Law Course Catalog

7610. Clinic: Asylum and Human Rights Fieldwork

5.00 credits

Prerequisites: None.

Grading Basis: Graded

Students in this clinic represent persons seeking asylum in the United States. Asylum – which provides a path to lawful status and eventual citizenship for individuals who could otherwise face deportation – is available to persons who suffered persecution or have a well-founded fear of being persecuted in their home country because of their race, nationality, religion, political opinion, or membership in a particular social group. Students in this clinic exercise primary responsibility for all aspects of the asylum process, working intensively (usually in teams of two) on one individual’s or family’s case. Students interview and counsel their clients; investigate the relevant facts; prepare asylum and employment authorization applications; draft detailed narrative affidavits presenting their clients’ testimony; develop a legal theory of the case; identify fact witnesses and experts and elicit testimony from those witnesses; conduct legal and country conditions research; prepare an extensive package of supporting documentary evidence, along with an annotated index of exhibits; draft a legal brief and any necessary motions; and represent their clients at trial.
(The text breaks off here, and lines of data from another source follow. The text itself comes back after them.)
**src/common/dps_pkg.sv**
```systemverilog
// constants and types shared by the dual-port memory host controller
//
// How it works
// - A port is selected only while its low-active enable is low and its high-active enable is high.
// - Depth is widened by decoding upper address bits onto the two enables of each device.
// - Wider words come from devices side by side, one master, the rest slaves, busy lines joined.
// - Four low-active byte selects on the left port gate which bytes are read or written.
package dps_pkg;
   localparam int DATA_W     = 36;   // word width
   localparam int LANES      = 4;    // byte select lanes
   localparam int ADDR_W_32K = 15;   // address width of the deeper variant
   localparam int ADDR_W_16K = 14;   // address width of the smaller variant
   localparam int CLK_NS     = 5;    // clock period
   localparam int ACCESS_NS  = 20;   // slowest grade access time, ns
   localparam int ACCESS_CYC = (ACCESS_NS + CLK_NS - 1) / CLK_NS;   // least time, rounded up
   localparam int SYNC_LAT   = 3;    // pin synchroniser depth
   localparam int CNT_W      = 8;    // access counter width
   localparam logic RW_READ  = 1'b1; // read/write select level for a read
   localparam logic RW_WRITE = 1'b0; // read/write select level for a write

   typedef enum logic [1:0] {
      DPS_IDLE    = 2'b00,
      DPS_ACCESS  = 2'b01,
      DPS_RECOVER = 2'b10
   } dps_state_t;
endpackage : dps_pkg

```
**src/rtl/dps_sync.sv**
```systemverilog
// three-stage pin synchroniser, output moves once stages two and three agree
`timescale 1ns/1ps
module dps_sync #(
   parameter int         W   = 1,         // bus width
   parameter logic [W-1:0] RST = '0       // reset value
) (
   input  wire logic         clk,         // system clock
   input  wire logic         resetn,      // synchronous reset, active low
   input  wire logic [W-1:0] d,           // asynchronous pin level
   output logic      [W-1:0] q            // filtered, synchronised level
);
   logic [W-1:0] s1;
   logic [W-1:0] s2;
   logic [W-1:0] s3;

   // s1 feeds only s2; q follows once s2 and s3 agree
   always_ff @(posedge clk) begin
      if (!resetn) begin
         s1 <= RST;
         s2 <= RST;
         s3 <= RST;
         q  <= RST;
      end else begin
         s1 <= d;
         s2 <= s1;
         s3 <= s2;
         if (s2 == s3) begin
            q <= s3;
         end
      end
   end
endmodule : dps_sync

```
**src/rtl/dps_host.sv**
```systemverilog
// host controller driving the left port of the dual-port memory through its pins
`timescale 1ns/1ps
module dps_host
   import dps_pkg::*;
#(
   parameter int ADDR_W    = ADDR_W_32K,   // device address width
   parameter int BANK_BITS = 1,            // upper address bits decoded onto device enables
   parameter int NBANK     = 2 ** BANK_BITS
) (
   input  wire logic                 clk,                      // system clock
   input  wire logic                 resetn,                   // synchronous reset, active low
   // user side
   input  wire logic                 cmd_valid,                // access request
   output logic                      cmd_ready,                // controller idle
   input  wire logic                 cmd_write,                // 1 write, 0 read
   input  wire logic                 cmd_token,                // 1 token latch, 0 array
   input  wire logic [BANK_BITS-1:0] cmd_bank,                 // device selected by upper bits
   input  wire logic [ADDR_W-1:0]    cmd_addr,                 // word address in device
   input  wire logic [DATA_W-1:0]    cmd_wdata,                // write data
   input  wire logic [LANES-1:0]     cmd_byte_en,              // byte enables, active high
   output logic                      rsp_valid,                // one-cycle completion pulse
   output logic [DATA_W-1:0]         rsp_rdata,                // read data
   output logic                      rsp_collided,             // busy was seen at the last count of an access
   output logic                      mailbox_pending,          // far side posted mailbox event
   // device pins
   output logic [ADDR_W-1:0]         left_addr,                // address pins
   output logic [NBANK-1:0]          left_select_low_active,   // low-active enables per device
   output logic [NBANK-1:0]          left_select_high_active,  // high-active enables per device
   output logic                      left_read_write_select,   // 1 read, 0 write
   output logic                      left_output_enable_n,     // device output enable, low
   output logic [LANES-1:0]          left_byte_lane_selects,   // byte selects, low active
   output logic [NBANK-1:0]          left_token_latch_enable,  // token enable per device, low
   output logic [DATA_W-1:0]         left_data_out,            // data bus drive value
   output logic                      left_data_oe,             // high while host drives bus
   input  wire logic [DATA_W-1:0]    left_data_in,             // data bus level
   input  wire logic                 left_busy_n,              // joined busy line, low active
   input  wire logic                 left_mailbox_flag         // mailbox flag pin, low active
);
   // last count of a timed access: access time plus the synchroniser delay on returned data
   localparam logic [CNT_W-1:0] LAST   = CNT_W'(ACCESS_CYC + SYNC_LAT - 1);
   localparam int               LANE_W = DATA_W / LANES;   // bits per byte lane

   // one-hot device decode from upper address bits
   function automatic logic [NBANK-1:0] bank_hot(input logic [BANK_BITS-1:0] b);
      bank_hot = NBANK'(1) << b;
   endfunction : bank_hot

   // sequencer state, access counter and synchronised pins
   dps_state_t        state;
   dps_state_t        next_state;
   logic [CNT_W-1:0]  cnt;
   logic              is_write;
   logic [DATA_W-1:0] data_s;
   logic              busy_n_s;
   logic              mbox_n_s;

   // pin inputs through three-stage synchronisers
   dps_sync #(.W(DATA_W), .RST('0)) u_sync_data (
      .clk    (clk),
      .resetn (resetn),
      .d      (left_data_in),
      .q      (data_s)
   );
   // busy is the line shared by devices side by side; both flags idle high
   dps_sync #(.W(2), .RST(2'h3)) u_sync_flags (
      .clk    (clk),
      .resetn (resetn),
      .d      ({left_busy_n, left_mailbox_flag}),
      .q      ({busy_n_s, mbox_n_s})
   );

   // decode of request acceptance and access end
   wire take      = (state == DPS_IDLE) && cmd_ready && cmd_valid;
   wire at_last   = (state == DPS_ACCESS) && (cnt == LAST);
   wire busy_now  = !busy_n_s;
   wire retry     = at_last && busy_now;
   wire finish    = at_last && !busy_now;
   wire [NBANK-1:0] hot = bank_hot(cmd_bank);

   // next state; recover keeps the port deselected for one cycle between accesses
   always_comb begin
      next_state = state;
      unique case (state)
         DPS_IDLE: begin
            if (take) begin
               next_state = DPS_ACCESS;
            end
         end
         DPS_ACCESS: begin
            if (finish) begin
               next_state = DPS_RECOVER;
            end
         end
         DPS_RECOVER: begin
            next_state = DPS_IDLE;
         end
         default: begin
            next_state = DPS_IDLE;   // unused code 2'b11
         end
      endcase
   end

   // state and access counter; busy restarts the timed access
   always_ff @(posedge clk) begin
      if (!resetn) begin
         state <= DPS_IDLE;
         cnt   <= '0;
      end else begin
         state <= next_state;
         cnt   <= (take || retry) ? '0 : cnt + CNT_W'(1);
      end
   end

   // pin drive: enables asserted for the whole access, released on finish
   always_ff @(posedge clk) begin
      if (!resetn) begin
         left_addr               <= '0;
         left_select_low_active  <= '1;
         left_select_high_active <= '0;
         left_token_latch_enable <= '1;
         left_read_write_select  <= RW_READ;
         left_output_enable_n    <= 1'b1;
         left_byte_lane_selects  <= '1;
         left_data_out           <= '0;
         left_data_oe            <= 1'b0;
         is_write                <= 1'b0;
      end else if (take) begin
         left_addr               <= cmd_addr;
         left_select_low_active  <= cmd_token ? '1 : ~hot;
         left_select_high_active <= cmd_token ? '0 : hot;
         left_token_latch_enable <= cmd_token ? ~hot : '1;
         left_read_write_select  <= cmd_write ? RW_WRITE : RW_READ;
         left_output_enable_n    <= cmd_write;
         left_byte_lane_selects  <= ~cmd_byte_en;
         left_data_out           <= cmd_wdata;
         left_data_oe            <= cmd_write;
         is_write                <= cmd_write;
      end else if (finish) begin
         left_select_low_active  <= '1;
         left_select_high_active <= '0;
         left_token_latch_enable <= '1;
         left_read_write_select  <= RW_READ;
         left_output_enable_n    <= 1'b1;
         left_byte_lane_selects  <= '1;
         left_data_oe            <= 1'b0;
      end
   end

   // user answers; read lanes not enabled come back as zero
   always_ff @(posedge clk) begin
      if (!resetn) begin
         cmd_ready       <= 1'b0;
         rsp_valid       <= 1'b0;
         rsp_rdata       <= '0;
         rsp_collided    <= 1'b0;
         mailbox_pending <= 1'b0;
      end else begin
         cmd_ready       <= (next_state == DPS_IDLE);
         rsp_valid       <= finish;
         mailbox_pending <= !mbox_n_s;
         if (take) begin
            rsp_collided <= 1'b0;
         end else if (retry) begin
            rsp_collided <= 1'b1;
         end
         if (finish && !is_write) begin
            for (int i = 0; i < LANES; i++) begin
               rsp_rdata[i*LANE_W +: LANE_W] <= left_byte_lane_selects[i] ? '0 :
                                                data_s[i*LANE_W +: LANE_W];
            end
         end
      end
   end

   // checks on pin behaviour
   a_bank_onehot: assert property (@(posedge clk) disable iff (!resetn)
      $onehot0(~left_select_low_active & left_select_high_active))
      else $error("more than one device selected");
   a_token_apart: assert property (@(posedge clk) disable iff (!resetn)
      (left_token_latch_enable != '1) |-> (left_select_low_active == '1))
      else $error("token access with array enabled");
   a_lanes_idle: assert property (@(posedge clk) disable iff (!resetn)
      (state == DPS_IDLE) |-> (left_byte_lane_selects == '1 && !left_data_oe))
      else $error("byte selects or bus driven while idle");
   a_busy_hold: assert property (@(posedge clk) disable iff (!resetn)
      (retry && is_write) |=> (state == DPS_ACCESS && left_data_oe && cnt == '0)
      ##1 (state == DPS_ACCESS && left_data_oe && cnt == CNT_W'(1)))
      else $error("write released while busy");
   a_access_len: assert property (@(posedge clk) disable iff (!resetn)
      take |=> (state == DPS_ACCESS) [*6])
      else $error("access shorter than timed length");
   a_done_release: assert property (@(posedge clk) disable iff (!resetn)
      rsp_valid |-> ($past(at_last) && left_select_low_active == '1 && !left_data_oe))
      else $error("completion without release");

   // checks on access sequencing and bus ownership
   a_pins_stable: assert property (@(posedge clk) disable iff (!resetn)
      (state == DPS_ACCESS && $past(state) == DPS_ACCESS) |->
      ($stable(left_addr) && $stable(left_select_low_active) && $stable(left_byte_lane_selects)))
      else $error("pins moved during an access");
   a_write_drive: assert property (@(posedge clk) disable iff (!resetn)
      (state == DPS_ACCESS && is_write) |-> (left_data_oe && left_output_enable_n))
      else $error("write without bus drive or with outputs enabled");
   a_read_quiet: assert property (@(posedge clk) disable iff (!resetn)
      (state == DPS_ACCESS && !is_write) |-> (!left_data_oe && left_read_write_select == RW_READ))
      else $error("host drives the bus during a read");
   a_select_one: assert property (@(posedge clk) disable iff (!resetn)
      (state == DPS_ACCESS) |->
      $onehot((~left_select_low_active & left_select_high_active) | ~left_token_latch_enable))
      else $error("access without exactly one device enabled");
   a_rsp_pulse: assert property (@(posedge clk) disable iff (!resetn)
      rsp_valid |=> !rsp_valid)
      else $error("completion pulse longer than one cycle");
   a_ready_idle: assert property (@(posedge clk) disable iff (!resetn)
      cmd_ready |-> (state == DPS_IDLE && left_select_high_active == '0))
      else $error("ready while a device is selected");
   a_collide_clear: assert property (@(posedge clk) disable iff (!resetn)
      take |=> !rsp_collided)
      else $error("collision flag carried into a new access");

   c_read:  cover property (@(posedge clk) disable iff (!resetn) take && !cmd_write && !cmd_token);
   c_write: cover property (@(posedge clk) disable iff (!resetn) take && cmd_write);
   c_token: cover property (@(posedge clk) disable iff (!resetn) take && cmd_token);
   c_retry: cover property (@(posedge clk) disable iff (!resetn) retry);
   c_mailbox: cover property (@(posedge clk) disable iff (!resetn) mailbox_pending);
endmodule : dps_host

```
Students may also handle post-asylum matters, such as applications for permanent residency, derivative asylum petitions for qualifying relatives, or appeals arising from grants or denials of asylum. Classroom seminars focus on the substantive and procedural law relevant to asylum claims; the lawyering skills that students will utilize in their cases; legal, tactical, and ethical issues that arise in the cases; and critical reflection on the legal system and the lawyer’s role. This is a two-semester clinic, and students must enroll for the entire academic year. Students must enroll in both Law 7609 (seminar component) and Law 7610 (fieldwork component). 9 credits in the fall (4 credits seminar, 5 credits fieldwork), and 5 credits in the spring (2 credits seminar, 3 credits fieldwork).